Mahseh: A Nursery for the Life of the Mind
Sitting at lunch in a restaurant the other day, I spied a young man handling five types of media at once. He was working on his Mac, listening to music on an ipod with one ear, with the other, having a conversation on his cell phone, interrupting himself to text on the same devise, writing on a pad, and glancing at a book. Wait, that’s five types of media, six types of communication.
I was tired just watching him. But now I’m sitting at my computer. I check my email each time I need a break. Solitaire is a mouse click away to compensate for my slow dial-up connection. Resisting the urge to check www.foxnews.com every five minutes is a battle. My cell phone rests next to me. Books and notes are stacked all around me. Music wafts up from a CD playing downstairs.
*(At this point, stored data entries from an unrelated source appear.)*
`src/design/pfl_pkg.sv`:
```
package pfl_pkg;
	// Command codes on the link
	localparam logic [7:0] CMD_CUR_WARN     = 8'h4a;
	localparam logic [7:0] CMD_OT_FAULT     = 8'h4f;
	localparam logic [7:0] CMD_OT_ACTION    = 8'h50;
	localparam logic [7:0] CMD_OT_WARN      = 8'h51;
	localparam logic [7:0] CMD_VIN_OV       = 8'h55;
	localparam logic [7:0] CMD_VIN_OV_ACT   = 8'h56;
	localparam logic [7:0] CMD_PG_ON        = 8'h5e;
	localparam logic [7:0] CMD_PG_OFF       = 8'h5f;
	localparam logic [7:0] CMD_TON          = 8'h60;
	localparam logic [7:0] CMD_STATUS       = 8'h79;

	// Limits: amps, degrees C, volts, decivolts (power good), milliseconds
	localparam logic [15:0] CUR_WARN_MIN    = 16'h0014;
	localparam logic [15:0] CUR_WARN_MAX    = 16'h004a;
	localparam logic [15:0] OC_FAULT_LIMIT  = 16'h0050;
	localparam logic [15:0] OT_FAULT_MIN    = 16'h0019;
	localparam logic [15:0] OT_FAULT_MAX    = 16'h008c;
	localparam logic [15:0] OT_WARN_MIN     = 16'h0019;
	localparam logic [15:0] OT_WARN_MAX     = 16'h007d;
	localparam logic [15:0] VIN_OV_MIN      = 16'h0030;
	localparam logic [15:0] VIN_OV_MAX      = 16'h005a;
	localparam logic [15:0] PG_ON_MIN       = 16'h005c;
	localparam logic [15:0] PG_ON_MAX       = 16'h0075;
	localparam logic [15:0] PG_OFF_MIN      = 16'h004c;
	localparam logic [15:0] PG_OFF_MAX      = 16'h0065;
	localparam logic [15:0] PG_GAP          = 16'h0010;
	localparam logic [15:0] TON_MAX         = 16'h01f4;

	// Reset values
	localparam logic [15:0] CUR_WARN_RST    = 16'h003c;
	localparam logic [15:0] OT_FAULT_RST    = 16'h007d;
	localparam logic [15:0] OT_WARN_RST     = 16'h006e;
	localparam logic [15:0] VIN_OV_RST      = 16'h0041;
	localparam logic [15:0] PG_ON_RST       = 16'h006c;
	localparam logic [15:0] PG_OFF_RST      = 16'h005a;
	localparam logic [15:0] TON_RST         = 16'h000a;

	// Fault action byte layout
	localparam int          ACT_RETRY_LSB   = 3;
	localparam logic [1:0]  OT_RESPONSE     = 2'h2;
	localparam logic [1:0]  VIN_OV_RESPONSE = 2'h3;
	localparam logic [2:0]  RETRY_NONE      = 3'h0;
	localparam logic [2:0]  RETRY_CONT      = 3'h7;
	localparam logic [2:0]  ACT_DELAY       = 3'h0;
	localparam logic [2:0]  OC_RETRY        = RETRY_CONT;
	localparam logic [2:0]  OT_RETRY_RST    = RETRY_CONT;

	// Status word bit positions
	localparam int ST_VOUT    = 15;
	localparam int ST_IOUT    = 14;
	localparam int ST_INPUT   = 13;
	localparam int ST_PG_N    = 11;
	localparam int ST_OFF     = 6;
	localparam int ST_VOUT_OV = 5;
	localparam int ST_IOUT_OC = 4;
	localparam int ST_VIN_UV  = 3;
	localparam int ST_TEMP    = 2;
	localparam int ST_CML     = 1;

	// Timing
	localparam int CLK_PERIOD_NS = 25;
	localparam int TON_UNIT_NS   = 1000000;
	localparam int MS_CYCLES     = (TON_UNIT_NS + CLK_PERIOD_NS - 1) / CLK_PERIOD_NS;

	// Controller registers (AXI4-Lite byte offsets)
	localparam logic [3:0] HREG_CMD    = 4'h0;
	localparam logic [3:0] HREG_WDATA  = 4'h4;
	localparam logic [3:0] HREG_STATUS = 4'h8;
	localparam logic [3:0] HREG_RDATA  = 4'hc;
	localparam int         HCMD_WRITE_BIT = 8;
	localparam int         HST_BUSY_BIT   = 0;
	localparam int         HST_ERR_BIT    = 1;
	localparam logic [1:0] AXI_OKAY   = 2'h0;
	localparam logic [1:0] AXI_SLVERR = 2'h2;

	typedef enum logic [1:0] {
		PFL_OFF     = 2'b00,
		PFL_DELAY   = 2'b01,
		PFL_ON      = 2'b10,
		PFL_LATCHED = 2'b11
	} pfl_pwr_e;
endpackage

```
`src/design/pfl_if.sv`:
```
`timescale 1ns/1ps
`default_nettype none
interface pfl_if;
	logic        req;
	logic        write;
	logic [7:0]  code;
	logic [15:0] wdata;
	logic        ack;
	logic        err;
	logic [15:0] rdata;

	modport host (output req, write, code, wdata, input ack, err, rdata);
	modport dev  (input req, write, code, wdata, output ack, err, rdata);
endinterface
`default_nettype wire

```
`src/design/pfl_dev.sv`:
```
`timescale 1ns/1ps
`default_nettype none
module pfl_dev
	import pfl_pkg::*;
#(
	parameter int MS_CYCLES_P = pfl_pkg::MS_CYCLES
) (
	input  wire logic        clock_i,
	input  wire logic        rst_i,
	pfl_if.dev               link,
	input  wire logic        on_cmd_i,
	input  wire logic        bias_ok_i,
	input  wire logic [15:0] iout_i,
	input  wire logic [15:0] temp_i,
	input  wire logic [15:0] vin_i,
	input  wire logic [15:0] vout_i,
	input  wire logic        vout_ov_i,
	input  wire logic        vin_uv_i,
	output logic             out_en_o,
	output logic             pgood_o,
	output logic [15:0]      status_o
);
	import pfl_pkg::*;
	if (MS_CYCLES_P < 1) begin : g_chk
		$error("MS_CYCLES_P must be at least 1");
	end
	typedef struct packed {
		pfl_pwr_e    state;
		logic [31:0] tick;
		logic [15:0] ms;
		logic [15:0] cur_warn;
		logic [15:0] ot_fault;
		logic [15:0] ot_warn;
		logic [15:0] vin_ov;
		logic [15:0] pg_on;
		logic [15:0] pg_off;
		logic [15:0] ton;
		logic [2:0]  ot_retry;
		logic        cml;
		logic        pgood;
		logic        out_en;
		logic        ack;
		logic        err;
		logic [15:0] rdata;
		logic [15:0] status;
	} pfl_dev_s;
	pfl_dev_s s;
	pfl_dev_s next_s;
	logic       oc_fault;
	logic       oc_warn;
	logic       ot_flt;
	logic       ot_wrn;
	logic       vin_ovf;
	logic       run_ok;
	logic       cml_set;
	logic       cml_clr;
	logic [2:0] wr_retry;
	logic [7:0] ot_action;
	// Measurements come from the monitor logic on this same clock
	assign oc_fault  = iout_i > OC_FAULT_LIMIT;
	assign oc_warn   = iout_i > s.cur_warn;
	assign ot_flt    = temp_i > s.ot_fault;
	assign ot_wrn    = temp_i > s.ot_warn;
	assign vin_ovf   = vin_i > s.vin_ov;
	assign run_ok    = on_cmd_i && bias_ok_i;
	assign wr_retry  = link.wdata[ACT_RETRY_LSB +: 3];
	assign ot_action = {OT_RESPONSE, s.ot_retry, ACT_DELAY};
	always_comb begin
		next_s  = s;
		cml_set = 1'b0;
		cml_clr = 1'b0;
		case (s.state)
			PFL_OFF: begin
				if (run_ok && !vin_ovf) begin
					next_s.state = PFL_DELAY;
					next_s.tick  = 32'h0;
					next_s.ms    = 16'h0;
				end
			end
			PFL_DELAY: begin
				if (!run_ok || vin_ovf) begin
					next_s.state = PFL_OFF;
				end else if (s.ms >= s.ton) begin
					next_s.state = PFL_ON;
				end else if (s.tick == 32'(MS_CYCLES_P - 1)) begin
					next_s.tick = 32'h0;
					next_s.ms   = s.ms + 16'h1;
				end else begin
					next_s.tick = s.tick + 32'h1;
				end
			end
			PFL_ON: begin
				// Shutdown is taken on the very next edge: no delay cycles
				if (!run_ok || vin_ovf) begin
					next_s.state = PFL_OFF;
				end else if (ot_flt) begin
					next_s.state = (s.ot_retry == RETRY_CONT) ? PFL_DELAY : PFL_LATCHED;
				end else if (oc_fault) begin
					next_s.state = (OC_RETRY == RETRY_CONT) ? PFL_DELAY : PFL_LATCHED;
				end
				if (next_s.state == PFL_DELAY) begin
					next_s.tick = 32'h0;
					next_s.ms   = 16'h0;
				end
			end
			PFL_LATCHED: begin
				// Only a power-off command or loss of bias releases a latch
				if (!run_ok) begin
					next_s.state = PFL_OFF;
				end
			end
			default: next_s.state = PFL_OFF;
		endcase
		next_s.out_en = next_s.state == PFL_ON;
		if (!s.out_en) begin
			next_s.pgood = 1'b0;
		end else if (vout_i >= s.pg_on) begin
			next_s.pgood = 1'b1;
		end else if (vout_i <= s.pg_off) begin
			next_s.pgood = 1'b0;
		end
		next_s.ack = 1'b0;
		if (link.req && !s.ack) begin
			next_s.ack   = 1'b1;
			next_s.err   = 1'b0;
			next_s.rdata = 16'h0;
			if (link.write) begin
				case (link.code)
					CMD_CUR_WARN: begin
						if (link.wdata >= CUR_WARN_MIN && link.wdata <= CUR_WARN_MAX
							&& link.wdata < OC_FAULT_LIMIT) begin
							next_s.cur_warn = link.wdata;
						end else begin
							next_s.err = 1'b1;
						end
					end
					CMD_OT_FAULT: begin
						if (link.wdata >= OT_FAULT_MIN && link.wdata <= OT_FAULT_MAX
							&& link.wdata > s.ot_warn) begin
							next_s.ot_fault = link.wdata;
						end else begin
							next_s.err = 1'b1;
						end
					end
					CMD_OT_WARN: begin
						if (link.wdata >= OT_WARN_MIN && link.wdata <= OT_WARN_MAX
							&& link.wdata < s.ot_fault) begin
							next_s.ot_warn = link.wdata;
						end else begin
							next_s.err = 1'b1;
						end
					end
					CMD_OT_ACTION: begin
						// Response and delay fields are fixed; only retry is taken
						if (wr_retry == RETRY_NONE || wr_retry == RETRY_CONT) begin
							next_s.ot_retry = wr_retry;
						end else begin
							next_s.err = 1'b1;
						end
					end
					CMD_VIN_OV: begin
						if (link.wdata >= VIN_OV_MIN && link.wdata <= VIN_OV_MAX) begin
							next_s.vin_ov = link.wdata;
						end else begin
							next_s.err = 1'b1;
						end
					end
					CMD_VIN_OV_ACT: ;
					CMD_PG_ON: begin
						if (link.wdata >= PG_ON_MIN && link.wdata <= PG_ON_MAX
							&& link.wdata >= s.pg_off + PG_GAP) begin
							next_s.pg_on = link.wdata;
						end else begin
							next_s.err = 1'b1;
						end
					end
					CMD_PG_OFF: begin
						if (link.wdata >= PG_OFF_MIN && link.wdata <= PG_OFF_MAX
							&& link.wdata + PG_GAP <= s.pg_on) begin
							next_s.pg_off = link.wdata;
						end else begin
							next_s.err = 1'b1;
						end
					end
					CMD_TON: begin
						if (link.wdata <= TON_MAX) begin
							next_s.ton = link.wdata;
						end else begin
							next_s.err = 1'b1;
						end
					end
					CMD_STATUS: begin
						cml_clr = 1'b1;
					end
					default: begin
						next_s.err = 1'b1;
					end
				endcase
			end else begin
				case (link.code)
					CMD_CUR_WARN:   next_s.rdata = s.cur_warn;
					CMD_OT_FAULT:   next_s.rdata = s.ot_fault;
					CMD_OT_ACTION:  next_s.rdata = {8'h0, ot_action};
					CMD_OT_WARN:    next_s.rdata = s.ot_warn;
					CMD_VIN_OV:     next_s.rdata = s.vin_ov;
					CMD_VIN_OV_ACT: next_s.rdata = {8'h0, VIN_OV_RESPONSE, RETRY_NONE, ACT_DELAY};
					CMD_PG_ON:      next_s.rdata = s.pg_on;
					CMD_PG_OFF:     next_s.rdata = s.pg_off;
					CMD_TON:        next_s.rdata = s.ton;
					CMD_STATUS:     next_s.rdata = s.status;
					default:        next_s.err   = 1'b1;
				endcase
			end
			cml_set = next_s.err;
		end
		// A new error in the clearing cycle keeps the flag set
		next_s.cml = cml_set || (s.cml && !cml_clr);
		next_s.status             = 16'h0;
		next_s.status[ST_VOUT]    = vout_ov_i;
		next_s.status[ST_IOUT]    = oc_fault || oc_warn;
		next_s.status[ST_INPUT]   = vin_ovf || vin_uv_i;
		next_s.status[ST_PG_N]    = !next_s.pgood;
		next_s.status[ST_OFF]     = !next_s.out_en;
		next_s.status[ST_VOUT_OV] = vout_ov_i;
		next_s.status[ST_IOUT_OC] = oc_fault;
		next_s.status[ST_VIN_UV]  = vin_uv_i;
		next_s.status[ST_TEMP]    = ot_flt || ot_wrn;
		next_s.status[ST_CML]     = next_s.cml;
	end
	always_ff @(posedge clock_i or posedge rst_i) begin
		if (rst_i) begin
			s          <= '0;
			s.cur_warn <= CUR_WARN_RST;
			s.ot_fault <= OT_FAULT_RST;
			s.ot_warn  <= OT_WARN_RST;
			s.vin_ov   <= VIN_OV_RST;
			s.pg_on    <= PG_ON_RST;
			s.pg_off   <= PG_OFF_RST;
			s.ton      <= TON_RST;
			s.ot_retry <= OT_RETRY_RST;
		end else begin
			s <= next_s;
		end
	end
	assign out_en_o   = s.out_en;
	assign pgood_o    = s.pgood;
	assign status_o   = s.status;
	assign link.ack   = s.ack;
	assign link.err   = s.err;
	assign link.rdata = s.rdata;
endmodule
`default_nettype wire

```
`src/flat_wrapper.sv`:
```
// flat-port wrapper written by rule: the top's interface ports become plain ports
module pfl_dev_flat import pfl_pkg::*;
#(
	parameter int MS_CYCLES_P = pfl_pkg::MS_CYCLES
)
  (clock_i, rst_i, on_cmd_i, bias_ok_i, iout_i, temp_i, vin_i, vout_i, vout_ov_i, vin_uv_i, out_en_o, pgood_o, status_o, link_req, link_write, link_code, link_wdata, link_ack, link_err, link_rdata);
  pfl_if link_i ();
  input  wire logic clock_i;
  input  wire logic rst_i;
  input  wire logic on_cmd_i;
  input  wire logic bias_ok_i;
  input  wire logic [15:0] iout_i;
  input  wire logic [15:0] temp_i;
  input  wire logic [15:0] vin_i;
  input  wire logic [15:0] vout_i;
  input  wire logic vout_ov_i;
  input  wire logic vin_uv_i;
  output logic out_en_o;
  output logic pgood_o;
  output logic [15:0] status_o;
  input wire logic [$bits(link_i.req)-1:0] link_req;
  input wire logic [$bits(link_i.write)-1:0] link_write;
  input wire logic [$bits(link_i.code)-1:0] link_code;
  input wire logic [$bits(link_i.wdata)-1:0] link_wdata;
  output wire logic [$bits(link_i.ack)-1:0] link_ack;
  output wire logic [$bits(link_i.err)-1:0] link_err;
  output wire logic [$bits(link_i.rdata)-1:0] link_rdata;
  assign link_i.req = link_req;
  assign link_i.write = link_write;
  assign link_i.code = link_code;
  assign link_i.wdata = link_wdata;
  assign link_ack = link_i.ack;
  assign link_err = link_i.err;
  assign link_rdata = link_i.rdata;
  pfl_dev #(.MS_CYCLES_P(MS_CYCLES_P)) u_core (.clock_i(clock_i), .rst_i(rst_i), .link(link_i), .on_cmd_i(on_cmd_i), .bias_ok_i(bias_ok_i), .iout_i(iout_i), .temp_i(temp_i), .vin_i(vin_i), .vout_i(vout_i), .vout_ov_i(vout_ov_i), .vin_uv_i(vin_uv_i), .out_en_o(out_en_o), .pgood_o(pgood_o), .status_o(status_o));
endmodule
```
How am I any different than the twenty-something at lunch the other day? Is there any hope for either of us?! Maggie Jackson maintains “wisdom is knowing what to overlook” in her new book Distracted: The Erosion of Attention and the Coming Dark Age. Christine Rosen in an article entitled “The Myth of Multitasking”[1] cites various studies, authors, and simple common sense that doing many things at once hurts economies, productivity, and people themselves. Nicholas Carr cries out for “open spaces” where “deep reading” and “deep thinking” can take place[2]. Even The Chronicle of Higher Education is concerned that the internet is eroding faculties’, faculties.[3]
The Christian historian D. G. Hart reminds us of the past to address the present. “The monastic ideal of withdrawal from the world in order to cultivate virtue overlapped with the kind of retreat necessary for contemplation and reflection. Consequently, the monasteries emerged as nurseries for the life of the mind” (Religious Studies, ISI Books, p. 67).
MahsehCenter exists as a “nursery for the life of the mind.” Distraction (our problem ever since Genesis 3) must be overcome by time for reflection.
I do not have to answer every email, respond to every “ping,” download the latest video, access every blog, or be concerned with “up to the minute news coverage.” The young man plugged into multiple media at lunch that day may be of a different generation but he is of the same humanity.
What I must do is come apart, before I come apart.